Em cima do medo, pesa o cansaço de sentir que as leis perdem força em relação aos mais frágeis; que, em nome da segurança do Estado, um big brother ameaça devassar a privacidade para servir um capitalismo de relações; que se invoca a ideia de reformas do Estado para tratar as nossas vidas como uma qualquer mercadoria; que se fala da dívida pública como um pecado mortal de anteriores políticos para permitir que um punhado de especuladores dos mercados financeiros empurre o Estado para a falência com as consequências trágicas que todos os dias verificamos: desemprego, subemprego, miséria e suicídio. Pesa, ainda, a desilusão que a burocracia cria à iniciativa, a corrupção que campeia sob a forma de gabinetes de estudo, grupos de pressão e redes e influência. Pesa, ainda, o sentimento de apoucamento dos funcionários públicos e pensionistas, tratados por “essa gente”, a quem, com essa retórica de enfado, retiram o 13º mês e o subsídio de férias, tratados sem a dignidade de servidores do Estado que nunca fugiram ao fisco.

Somos o país da Europa onde a discrepância entre ricos e pobres é maior, onde um darwinismo social faz com que os ricos sejam cada vez mais ricos e em menor número e os pobres cada vez mais pobres e em maior número.

É significativo que os pobres já quase atinjam os três milhões e o salário mínimo seja o mais baixo da Europa, ao mesmo tempo que o Estado desembolsa mais de seis mil milhões de euros na insolvência do BPN, sem se preocupar em responsabilizar os que beneficiaram de tanta roubalheira.

Neste contexto, é evidente o colapso do que define a própria democracia: a instituição do contrato social. Recusa-se ao cidadão o reconhecimento de ser sujeito protagonista do seu futuro e a administração da “coisa” pública não só não se harmoniza com a Constituição da República como já nada tem a ver com as promessas feitas em campanha eleitoral.

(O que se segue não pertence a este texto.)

Context: an optimization exercise on an open-source flow, tuned for small area. The choices shown serve that exercise and are no tape-out recipe.
Function was checked by simulation only, so behaviour that the tests miss may differ from the original.
Power figures rest on the tool's default switching activity, not on a simulated workload.

File: flow/run.sh
#!/bin/bash
# synth_recipe.tcl (not shown) runs the flow's synth.tcl, then flattens the netlist and writes it again
# the make line also repeats each setting of config.mk as NAME=value (left out here)
make -C /OpenROAD-flow-scripts/flow DESIGN_CONFIG=/design/flow/config.mk WORK_HOME=/design/flow/orfs CLKGATE_MAP_FILE= SYNTH_SCRIPT=/design/flow/synth_recipe.tcl finish
File: flow/config.mk
export PLATFORM = sky130hd
export DESIGN_NAME = RegisterFile32Bits
export DESIGN_NICKNAME = RegisterFile32Bits
export VERILOG_FILES = /design/flow/design.v
export SDC_FILE = /design/flow/constraint.sdc
export NUM_CORES = 4
export LEC_CHECK = 0
export CAP_MARGIN = 20
export CORE_MARGIN = 2
export CORE_UTILIZATION = 50
export SLEW_MARGIN = 20
export SYNTH_HIERARCHICAL = 1
export SYNTH_MINIMUM_KEEP_SIZE = 0
File: flow/constraint.sdc
create_clock -name core_clock -period 7.0 [get_ports {clk}]
set_input_delay 1.4000 -clock core_clock [delete_from_list [all_inputs] [get_ports {clk}]]
set_output_delay 1.4000 -clock core_clock [all_outputs]
set_load 0.01 [all_outputs]
File: flow/design.v
module Fiveto32Decoder(Select, Enable, Out);
input [4:0] Select;
input Enable;
output [31:0] Out;
genvar i;
generate
  for (i = 0; i < 32; i = i + 1) begin : g
    assign Out[i] = Enable & (Select == i);
  end
endgenerate
endmodule
module HoldMux (Din, Q, Load, LoadN, D);
input Din, Q, Load, LoadN;
output D;
assign D = (Load & Din) | (LoadN & Q);
endmodule
module Register32bit (Din, Dout, Load, LoadN, clk);
input [31:0] Din;
output reg [31:0] Dout;
input Load, LoadN, clk;
wire [31:0] D;
genvar i;
generate
  for (i = 0; i < 32; i = i + 1) begin : b
    HoldMux m (Din[i], Dout[i], Load, LoadN, D[i]);
  end
endgenerate
always @(posedge clk)
  Dout <= D;
endmodule
module AOI222 (A0, S0, A1, S1, A2, S2, Y);
input A0, S0, A1, S1, A2, S2;
output Y;
assign Y = ~((A0 & S0) | (A1 & S1) | (A2 & S2));
endmodule
module AOI22 (A0, S0, A1, S1, Y);
input A0, S0, A1, S1;
output Y;
assign Y = ~((A0 & S0) | (A1 & S1));
endmodule
module MuxBit (In, Sel, Out);
input [31:0] In;
input [31:0] Sel;
output Out;
wire [10:0] t;
genvar k;
generate
  for (k = 0; k < 10; k = k + 1) begin : g
    AOI222 a (In[3*k], Sel[3*k], In[3*k+1], Sel[3*k+1], In[3*k+2], Sel[3*k+2], t[k]);
  end
endgenerate
AOI22 a10 (In[30], Sel[30], In[31], Sel[31], t[10]);
assign Out = ~&t;
endmodule
module Mux32to1 (Regs, Sel, Regout);
input [1023:0] Regs;
input [31:0] Sel;
output [31:0] Regout;
genvar i, j;
generate
  for (i = 0; i < 32; i = i + 1) begin : b
    wire [31:0] col;
    for (j = 0; j < 32; j = j + 1) begin : r
      assign col[j] = Regs[32*j + i];
    end
    MuxBit m (col, Sel, Regout[i]);
  end
endgenerate
endmodule
module RegisterFile32Bits(DataIn,DataA,DataB,RdAddress1,RdAddress2,WrtAddress,clk,Reset,Wenable);
input[31:0]DataIn;
input clk,Reset,Wenable;
input [4:0]RdAddress1,RdAddress2,WrtAddress;
output [31:0]DataA,DataB;
wire [31:0] Load;
wire [31:0] SelA, SelB;
wire [1023:0] Dout;
reg [31:0] Valid;
Fiveto32Decoder uwr (WrtAddress, Wenable, Load);
always @(posedge clk or posedge Reset)
  if (Reset)
    Valid <= 32'b0;
  else
    Valid <= Valid | Load;
genvar i;
generate
  for (i = 0; i < 32; i = i + 1) begin : r
    Register32bit u (DataIn, Dout[32*i +: 32], Load[i], ~Load[i], clk);
  end
endgenerate
Fiveto32Decoder urd1 (RdAddress1, 1'b1, SelA);
Fiveto32Decoder urd2 (RdAddress2, 1'b1, SelB);
Mux32to1 um1 (Dout, SelA & Valid, DataA);
Mux32to1 um2 (Dout, SelB & Valid, DataB);
endmodule
==> results of run 1 <==
-- per-module statistics from Yosys, one instance, submodules excluded, a selection --
module,times used,cells,cell area [um^2]
AOI22,64,1,12.5
MuxBit,64,4,23.8
HoldMux,1024,1,8.76
Register32bit,32,32,641
RegisterFile32Bits,1,162,1610
Fiveto32Decoder,3,47,234
AOI222,640,1,10.0
-- where the power goes --
group	internal [W]	switching, W
clock	0.00355	0.00254
sequential	0.00722	0.00102
combinational	0.000897	0.000741
total	0.0117	0.00430
-- worst max-delay path, stage by stage --
cell and delay, ns:
clkdlybuf4s50_1 0.61, nand4b_1 0.30, nor2_1 0.06, and2_2 0.54
a222oi_1 0.86, nand4_1 0.48, or3_1 0.51, clkdlybuf4s50_1 0.51
-- how the worst min path moves through the flow --
stage | from | slack (ns) | cells past startpoint | to
after global routing | Valid[15]$_DFF_PP0_ | 0.49 | 1 | Valid[15]$_DFF_PP0_
final | Valid[19]$_DFF_PP0_ | 0.47 | 1 | Valid[19]$_DFF_PP0_
after floorplan | Valid[0]$_DFF_PP0_ | 0.44 | 1 | Valid[0]$_DFF_PP0_
after CTS | Valid[19]$_DFF_PP0_ | 0.48 | 1 | Valid[19]$_DFF_PP0_
after detailed placement | Valid[5]$_DFF_PP0_ | 0.46 | 1 | Valid[5]$_DFF_PP0_
after global placement | Valid[30]$_DFF_PP0_ | 0.46 | 1 | Valid[30]$_DFF_PP0_
-- flip-flops by register name, summed over array words and instances (netlist names) --
name,flops
Valid,32
r.u.Dout,1024
-- cell type report --
| cell class | count | area, um^2 | share of cell area |
|---|---|---|---|
| Inverter | 33 | 124 | 0.00257 |
| Clock buffer | 159 | 3190 | 0.0662 |
| Clock inverter | 39 | 510 | 0.0106 |
| Multi-Input combinational cell | 2228 | 19300 | 0.402 |
| Timing Repair Buffer | 274 | 2340 | 0.0486 |
| Antenna cell | 5 | 12.5 | 0.000260 |
| Tap cell | 1060 | 1330 | 0.0275 |
| Sequential cell | 1056 | 21300 | 0.442 |
-- synth_stat cells (all sizes together) --
| cell | number |
|---|---|
| dfrtp | 32 |
| nand2b | 6 |
| nor2 | 96 |
| or3 | 64 |
| nand4bb | 9 |
| conb | 1 |
| and2 | 64 |
| nand4b | 9 |
| nand3 | 64 |
| a222oi | 640 |
| or4b | 3 |
| nand4 | 131 |
| or2 | 35 |
| a22o | 1024 |
| inv | 33 |
| nand2 | 3 |
| dfxtp | 1024 |
| a22oi | 64 |
| clkbuf | 9 |
-- metrics by stage --
| stage | power, W | instances |
|---|---|---|
| 5_1_grt | 0.0164 | 4849 |
| 4_1_cts | 0.0158 | 4849 |
| 3_3_place_gp | 0.00971 | 4651 |
| 2_1_floorplan | 0.00905 | 3326 |
| 3_5_place_dp | 0.00986 | 4651 |
| 6_report | 0.0160 | 4854 |
-- per-layer routing --
metal | GRT usage | up-vias | wire, um
met3 | 0.197 | 895 | 34000
met2 | 0.638 | 4246 | 80000
met4 | 0.308 | 24 | 16300
met5 | 0 | - | 154
li1 | - | 16000 | -
met1 | 0.597 | 20200 | 72900
-- cell families after synthesis --
logic type | synth area share
and+or+nand+nor | 0.0709
buffers and inverters | 0.00389
DFF | 0.526
other | 0.0000926
AOI/OAI and AO/OA | 0.399
==> flow_summary.yaml, run 1 <==
layout:
  syn_to_final_growth_pct: 18.9
  fin_nets: 3750
  utilization: 0.599
  fillers: 6595
  stdcell_area_um2: 48100
  layout_common_cells: "1024 x a22o_1, 1024 x dfxtp_1, 640 x a222oi_1"
  drive_above_1_share: 0.132
power:
  leakage_nw: 19.3
  max-vdd-ir-drop_mv: 0.255
  cellPowerDensity_nw_per_um2: 332
synth:
  yosys.cell_types.count: 19
  netlist_top_cells_area: "dfxtp_1 51%, a22o_1 22%, a222oi_1 16%"
  ys_seq_elements: 1056
  syn-cell-area_um2: 40500
  yosysWarnings: 8
  syn_inst: 3311
  ys_seq_area_frac: 0.526
  yosys.area.top_type: "dfxtp_1"
  yosysTopAreaCellShare: 0.506
  avgSynthCellArea_um2: 12.2
cts:
  cts_buffer_depth: 3
  h-tree-depth: 3
  root_buffer: "clkbuf_16"
  insertion_delay_ns: 0.68
  path_clk_slew_ns: 0.07
  cts.sinks: 1056
  ctsResizeCount: 0
  tritoncts: "yes"
  cts_buffers: 107
  hold_buffers: 0
  post-cts-setup-buffers: 0
floorplanning:
  coreArea_um2: 80400
  die_h_um: 289
  io_pins: 114
  initial_utilization: 0.504
  fp.dieW_um: 289
  rows: 104
  die-area_um2: 83300
drt:
  dr.pass1.iters: 14
  via_per_inst: 8.53
  vias: 41400
  routed_wirelength_mm: 203
  wire_per_inst_um: 41.9
  drtAntennaViolNets: 0
  drc: 0
  drt_iter0_drc: 10900
sta:
  setup_violations: 0
  fmax_ghz: 0.150
  fin_tns_setup_ns: 0
  min_period_over_period: 0.953
  hold_violations: 0
  hold_ws_ns: 0.473
  final-max-slew-violation-count: 0
  rsz0062_at_grt: "no"
  slew_headroom: 0.166
  final.setup.worst_slack_ns: 0.326
  worstMarginPinSlew_ns: 1.25
  fin_skew_ns: 0
  period_needed_ns: 6.67
placed_design:
  place_congestion: 0.997
  placed_cell_area_um2: 44400
  port_buffers: 113
  pre_cts_slack_ns: 0.575
  dp.final_hpwl_mm: 121
setup_path:
  r2r_end: "Valid[13]$_DFF_PP0_"
  startpoint_type: "input port"
  r2r_start: "Valid[13]$_DFF_PP0_"
  cp-endpoint: "DataA[28]"
  reg2reg_slack_ns: 6.25
  worstSetupStartpoint: "RdAddress1[4]"
  reg2reg_depth: 1
  crit_arrival_ns: 5.27
  crit_type: "input port to output pin"
  required_ns: 5.60
  path_max_fanout: 32
  endpoint_kind: "output pin"
global_route:
  grt-ovfl-total: 0
  grt_pass1_vias: 39400
  antenna_found_initial: 25
  grt_pass1_wl_mm: 284
  track_usage: 0.467
  grt_max_degree: 35
status:
  outcome: "finished clean"
worst_hold_path:
  hold_path.class: "register to register"
run:
  max_cap_violations: 0
==> run 2, diff against run 1 <==
--- a/flow/design.v
+++ b/flow/design.v
@@ -35,10 +35,6 @@
 endmodule
-module AOI22 (A0, S0, A1, S1, Y);
-input A0, S0, A1, S1;
-output Y;
-assign Y = ~((A0 & S0) | (A1 & S1));
-endmodule
-module MuxBit (In, Sel, Out);
-input [31:0] In;
-input [31:0] Sel;
+module MuxBit (In, Sel, T10, Out);
+input [29:0] In;
+input [29:0] Sel;
+input T10;
 output Out;
@@ -51,3 +47,3 @@
 endgenerate
-AOI22 a10 (In[30], Sel[30], In[31], Sel[31], t[10]);
+assign t[10] = T10;
 assign Out = ~&t;
@@ -65,3 +61,3 @@
     end
-    MuxBit m (col, Sel, Regout[i]);
+    MuxBit m (col[29:0], Sel[29:0], ~((col[30] & Sel[30]) | (col[31] & Sel[31])), Regout[i]);
   end
--- a/flow/config.mk
+++ b/flow/config.mk
@@ -7,6 +7,9 @@
 export LEC_CHECK = 0
-export CAP_MARGIN = 20
+export CAP_MARGIN = 0
 export CORE_MARGIN = 2
 export CORE_UTILIZATION = 50
-export SLEW_MARGIN = 20
+export CTS_BUF_LIST = sky130_fd_sc_hd__clkbuf_16
+export CTS_CLUSTER_DIAMETER = 100
+export CTS_CLUSTER_SIZE = 24
+export SLEW_MARGIN = 0
 export SYNTH_HIERARCHICAL = 1
==> flow_summary.yaml, run 2 <==
setup_path:
  reg2reg_depth: 1
  startpoint_type: "input port"
  crit_type: "input port to output pin"
  cp_slowest_cell: "nand4_1"
  crit_path_frequent_cell: "clkdlybuf4s50_1"
  timing.critical_path.slowest_cell_delay_ns: 0.71
  r2r_end: "Valid[4]$_DFF_PP0_"
  required_ns: 5.60
  worstSetupStartpoint: "RdAddress2[1]"
  reg2reg_slack_ns: 6.23
  cp-endpoint: "DataB[30]"
  crit_chain: "clkdlybuf4s50_1, nand2b_1, nor2_1, and2_2, a222oi_1, nand4_1, or3_1, clkdlybuf4s50_1"
  path_max_fanout: 32
  crit_arrival_ns: 5.40
  endpoint_kind: "output pin"
  r2r_start: "Valid[4]$_DFF_PP0_"
sta:
  final-max-slew-violation-count: 0
  worstMarginPinSlew_ns: 1.33
  min_period_over_period: 0.971
  rsz0062_at_grt: "no"
  fin_skew_ns: 0
  hold_ws_ns: 0.482
  period_needed_ns: 6.80
  setup_violations: 0
  fin_tns_setup_ns: 0
  fmax_ghz: 0.147
  slew_headroom: 0.112
  hold_violations: 0
layout:
  drive_above_1_share: 0.0712
  reg_top3: "r.u.Dout (1024), Valid (32)"
  fin_cells: 4662
  syn_to_final_growth_pct: 11.8
  fin_nets: 3635
  regMostFlops: "r.u.Dout"
  layout_common_cells: "1024 x a22o_1, 1024 x dfxtp_1, 640 x a222oi_1"
  largest_reg_flops: 1024
global_route:
  grt-ovfl-total: 0
  grt_use_met1: 0.584
  grt_pass1_vias: 38300
  antenna_found_initial: 14
  grt_max_degree: 35
  use_met3: 0.181
  use_met2: 0.611
  track_usage: 0.450
  top_usage_layer: "met2"
  grt_pass1_wl_mm: 273
synth:
  yosys.area.top_type: "dfxtp_1"
  yosysWarnings: 8
  synth_flop_cell: "dfxtp_1"
  synthArstFlopShare: 0.0303
  ys_seq_elements: 1056
  netlist_top_cells_area: "dfxtp_1 51%, a22o_1 22%, a222oi_1 16%"
  ys_seq_area_frac: 0.529
  syn_inst: 3323
  yosys-top-cells-count: "1024 x a22o_1, 1024 x dfxtp_1, 640 x a222oi_1, 131 x nand4_1, 96 x nor2_1"
  yosys.cell_types.count: 21
  yosysTopAreaCellShare: 0.509
  syn-cell-area_um2: 40300
  synth_edf_count: 0
  avgSynthCellArea_um2: 12.1
drt:
  drc: 0
  vias: 39900
  dr.pass1.iters: 13
  drt_iter0_drc: 9714
  drtAntennaViolNets: 0
  routed_wirelength_mm: 196
  wire_per_inst_um: 42.1
  via_per_inst: 8.56
floorplanning:
  io_pins: 114
  rows: 104
  fp.dieW_um: 288
  coreArea_um2: 80200
  die-area_um2: 82900
  die_h_um: 288
  initial_utilization: 0.503
placed_design:
  port_buffers: 113
  dp.cells: 4594
  dp.final_hpwl_mm: 108
  place_congestion: 0.941
cts:
  hold_buffers: 0
  post-cts-setup-buffers: 0
  tritoncts: "yes"
  ctsResizeCount: 0
  path_clk_slew_ns: 0.10
  cts_buffers: 49
  insertion_delay_ns: 0.67
  cts_buffer_depth: 3
  h-tree-depth: 2
  cts.sinks: 1056
  root_buffer: "clkbuf_16"
power:
  max-vdd-ir-drop_mv: 0.209
  finalPower_w: 0.0131
  switching_share: 0.283
  internal-power_w: 0.00942
  power_frac_comb: 0.123
  p_clk_frac: 0.253
  power_frac_seq: 0.624
  cellPowerDensity_nw_per_um2: 292
  p_sw_w: 0.00371
  leakage_nw: 17.9
run:
  max_cap_violations: 0
worst_hold_path:
  hold_path.class: "register to register"
status:
  outcome: "finished clean"
[run 2: changes by cell type after synthesis, sizes merged]
cell	previous run	this run
buf	0	12
[run 2: per-module statistics from Yosys (local to each module, per instance)]
module	copies in the design	flip-flops and latches	cells
RegisterFile32Bits	1	32	162
Register32bit	32	32	32
Mux32to1	2	0	38
Fiveto32Decoder	3	0	47
MuxBit	64	0	4
AOI222	640	0	1
HoldMux	1024	0	1
[run 2: how the worst min path moves through the flow]
stage                             start                  end  slack [ns]  depth (start not counted)
detailed placement  Valid[14]$_DFF_PP0_  Valid[14]$_DFF_PP0_        0.46                          1
CTS                 Valid[27]$_DFF_PP0_  Valid[27]$_DFF_PP0_        0.48                          1
global route        Valid[15]$_DFF_PP0_  Valid[15]$_DFF_PP0_        0.51                          1
finish              Valid[27]$_DFF_PP0_  Valid[27]$_DFF_PP0_        0.48                          1
floorplan            Valid[0]$_DFF_PP0_   Valid[0]$_DFF_PP0_        0.44                          1
global placement    Valid[17]$_DFF_PP0_  Valid[17]$_DFF_PP0_        0.46                          1
[run 2: critical path: cells and delay by family]
| family | cells | cell delay [ns] |
|---|---|---|
| and+or+nand+nor | 5 | 2.32 |
| AOI/OAI and AO/OA | 1 | 0.51 |
| buffers and inverters | 2 | 1.15 |
[run 2: cells by family after synthesis]
| kind of cell | Yosys count | share of synthesized area |
|---|---|---|
| other | 1 | 0.0000931 |
| flip-flops | 1056 | 0.529 |
| buffers and inverters | 54 | 0.00634 |
| AND/OR/NAND/NOR | 484 | 0.0712 |
| AO/OA/AOI/OAI | 1728 | 0.394 |
[run 2: area by class of cell]
cell class	count	area [um^2]
diodes	9	22.5
clock buffers	51	1280
clock inverters	8	35.0
fillers	6773	35100
inverters	33	124
multi-input cells	2228	19000
flip-flops and latches	1056	21300
well taps	1060	1330
repair buffers	217	1920
[run 2: through the flow]
| stage | utilization | worst slack, ns | instance area [um^2] |
|---|---|---|---|
| after global placement | 0.545 | 0.660 | 43700 |
| after CTS | 0.561 | 0.639 | 45000 |
| after global routing | 0.562 | 0.278 | 45000 |
| after detailed placement | 0.545 | 0.640 | 43700 |
| final | 0.562 | 0.201 | 45000 |
| after floorplan | - | 2.65 | 40300 |
[run 2: per-layer routing]
| metal | vias up | routed length, um |
|---|---|---|
| li1 | 15700 | - |
| met1 | 19500 | 70100 |
| met2 | 3936 | 77600 |
| met3 | 778 | 33500 |
| met4 | 12 | 14700 |
| met5 | - | 72 |
[run 2: power groups by stage]
stage	Clock [W]	Combinational, W	Sequential (W)
global route	0.00349	0.00170	0.00832
CTS	0.00329	0.00156	0.00814
finish	0.00332	0.00161	0.00820
detailed placement	0	0.00155	0.00826
global placement	0	0.00148	0.00818
floorplan	0	0.00103	0.00800
==> run 3, diff against run 2 <==
--- a/flow/design.v
+++ b/flow/design.v
@@ -8,2 +8,13 @@
     assign Out[i] = Enable & (Select == i);
+  end
+endgenerate
+endmodule
+module Fiveto32DecoderMasked(Select, Enable, Out);
+input [4:0] Select;
+input [31:0] Enable;
+output [31:0] Out;
+genvar i;
+generate
+  for (i = 0; i < 32; i = i + 1) begin : g
+    assign Out[i] = Enable[i] & (Select == i);
   end
@@ -86,6 +97,6 @@
 endgenerate
-Fiveto32Decoder urd1 (RdAddress1, 1'b1, SelA);
-Fiveto32Decoder urd2 (RdAddress2, 1'b1, SelB);
-Mux32to1 um1 (Dout, SelA & Valid, DataA);
-Mux32to1 um2 (Dout, SelB & Valid, DataB);
+Fiveto32DecoderMasked urd1 (RdAddress1, Valid, SelA);
+Fiveto32DecoderMasked urd2 (RdAddress2, Valid, SelB);
+Mux32to1 um1 (Dout, SelA, DataA);
+Mux32to1 um2 (Dout, SelB, DataB);
 endmodule
==> flow/flow/run.sh (new file) <==
#!/bin/bash
# The standard layout (the standard.sh), with two changes:
# - port buffers are the smallest buffer instead of the resizer's default choice;
# - clock tree synthesis inserts no dummy loads (registers only feed themselves
#   and the outputs, so there is no register-to-register skew to balance).
set -euo pipefail
CTS="-sink_clustering_enable -repair_clock_nets -dont_use_dummy_load"
CTS="$CTS -sink_clustering_size 24 -sink_clustering_max_diameter 100"
CTS="$CTS -buf_list sky130_fd_sc_hd__clkbuf_16"
bash standard.sh \
  "BUFFER_PORTS_ARGS=-buffer_cell sky130_fd_sc_hd__buf_1" \
  "CTS_ARGS=$CTS" \
  finish > standard.log 2>&1
==> flow/standard.sh (new file) <==
#!/bin/bash
# synth_recipe.tcl (not shown) runs the flow's synth.tcl, then flattens the netlist and writes it again
# the make line also repeats each setting of config.mk as NAME=value (left out here)
make -C /OpenROAD-flow-scripts/flow DESIGN_CONFIG=/design/flow/config.mk WORK_HOME=/design/flow/orfs CLKGATE_MAP_FILE= SYNTH_SCRIPT=/design/flow/synth_recipe.tcl "${@:-finish}"
removed: flow/run.sh
==> flow_summary.yaml, run 3 <==
status:
  outcome: "finished clean"
cts:
  cts_buffers: 49
  h-tree-depth: 2
  tritoncts: "yes"
  ctsResizeCount: 0
  path_clk_slew_ns: 0.10
  insertion_delay_ns: 0.67
  root_buffer: "clkbuf_16"
  cts.sinks: 1056
  post-cts-setup-buffers: 0
  hold_buffers: 0
  cts_buffer_depth: 3
drt:
  vias: 40100
  drt_iter0_drc: 9971
  via_per_inst: 8.75
  routed_wirelength_mm: 191
  dr.pass1.iters: 22
  drtAntennaViolNets: 0
  drc: 0
  wire_per_inst_um: 41.6
setup_path:
  required_ns: 5.60
  endpoint_kind: "output pin"
  crit_type: "input port to output pin"
  r2r_start: "Valid[26]$_DFF_PP0_"
  startpoint_type: "input port"
  crit_arrival_ns: 4.57
  path_max_fanout: 17
  cp_num_buf_inv: 3
  crit_path_frequent_cell: "buf_1"
  worstSetupStartpoint: "RdAddress1[3]"
  crit_chain: "buf_1, nor2_1, and3_1, buf_4, a222oi_1, nand4_1, or3_1, buf_1"
  critPathTopFamily: "simple AND/OR/NAND/NOR gates"
  timing.critical_path.slowest_cell_delay_ns: 0.55
  cp_slowest_cell: "or3_1"
placed_design:
  dp.cells: 4519
  place_congestion: 1.02
  port_buffers: 113
  dp.final_hpwl_mm: 112
  pre_cts_slack_ns: 1.21
sta:
  slew_headroom: 0.0858
  fmax_ghz: 0.167
  final-max-slew-violation-count: 0
  fin_tns_setup_ns: 0
  rsz0062_at_grt: "no"
  hold_violations: 0
  period_needed_ns: 5.97
  final.setup.worst_slack_ns: 1.03
  worstMarginPinSlew_ns: 1.37
  min_period_over_period: 0.853
  fin_skew_ns: 0
  setup_violations: 0
synth:
  syn_inst: 3260
  ys_seq_area_frac: 0.533
  avgSynthCellArea_um2: 12.3
  synth_edf_count: 0
  synth_flop_cell: "dfxtp_1"
  synthArstFlopShare: 0.0303
  syn-cell-area_um2: 40000
  yosys.area.top_type: "dfxtp_1"
  netlist_top_cells_area: "dfxtp_1 51%, a22o_1 22%, a222oi_1 16%"
  yosys.cell_types.count: 27
  yosys-top-cells-count: "1024 x a22o_1, 1024 x dfxtp_1, 640 x a222oi_1, 129 x nand4_1"
  yosysWarnings: 8
  yosysTopAreaCellShare: 0.513
  ys_seq_elements: 1056
floorplanning:
  die_h_um: 287
  initial_utilization: 0.505
  die-area_um2: 82200
  rows: 103
  coreArea_um2: 79100
  fp.dieW_um: 287
  io_pins: 114
layout:
  utilization: 0.556
  regMostFlops: "r.u.Dout"
  syn_to_final_growth_pct: 10.0
  largest_reg_flops: 1024
  fin_cells: 4579
  layout_common_cells: "1024 x a22o_1, 1024 x dfxtp_1, 640 x a222oi_1"
  reg_top3: "r.u.Dout (1024), Valid (32)"
  drive_above_1_share: 0.0708
  fillers: 6686
  fin_nets: 3570
global_route:
  track_usage: 0.438
  grt_pass1_wl_mm: 266
  grt-ovfl-total: 0
  grt_max_degree: 35
  grt_pass1_vias: 37500
  antenna_found_initial: 20
power:
  finalPower_w: 0.0133
  cellPowerDensity_nw_per_um2: 301
  leakage_nw: 17.6
  max-vdd-ir-drop_mv: 0.200
worst_hold_path:
  hp-start: "Valid[22]$_DFF_PP0_"
  hold_path.class: "register to register"
run:
  max_cap_violations: 0
==> run 3: cell types whose count changed in the layout (fill, tap and decap cells not counted), sizes merged, moves of 4 or more <==
cell,delta
and2,-60
clkdlybuf4s50,-112
and3,+66
conb,-16
nand2b,-4
buf,+99
nand4b,-6
nor3b,+6
and3b,+6
nor2,-60
inv,-8
nand4bb,-6
nor2b,+8
clkbuf,+18
==> run 3: logic make-up (layout without fill, tap and decap cells) <==
logic type      after synthesis  in the layout  synth area share
compound gates             1728           1728             0.397
flops                      1056           1056             0.533
simple gates                428            428            0.0649
buf+inv                      48            306           0.00582
other cells                   0             11                 0
==> run 3: layer usage <==
metal	up-vias	global-route usage	part of all wire
li1	15600	-	-
met1	19700	0.544	0.35
met2	3927	0.642	0.42
met3	836	0.155	0.15
met4	14	0.284	0.076
met5	-	0.0157	0.00048
==> run 3: area by class of cell <==
class / count / area [um^2] / share of cell area
antenna: 11 / 27.5 / 0.000626
timing repair buffer: 224 / 1280 / 0.0292
inverter: 33 / 124 / 0.00282
tap: 1050 / 1310 / 0.0299
multi-input combinational: 2156 / 18700 / 0.425
clock buffer: 49 / 1230 / 0.0279
sequential: 1056 / 21300 / 0.484
==> run 3: power by group <==
group          leakage [nW]  total (W)  switching [W]  internal, W
Combinational          8.16    0.00177       0.000889     0.000885
Sequential             8.89    0.00826        0.00105      0.00721
Clock                 0.604    0.00322        0.00197      0.00126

Tudo fica fora de controlo do cidadão e das suas organizações de classe. O rumo dos portugueses é incerto, traz temor e ansiedade. Os psiquiatras conhecem bem esta realidade e só por delírio cínico se pode invocar a ideia de responsabilidade e resiliência para justificar uma “estabilidade”, que em muito se assemelha ao que se passa num funeral.

Se não for contrariado este desânimo, este cansaço, esta ausência de esperança que o desfasamento entre as políticas e a realidade humana vai cavando, fica aberta a porta a uma nostalgia fabuladora do passado que promoverá, como na Grécia, o “Amanhecer Dourado”.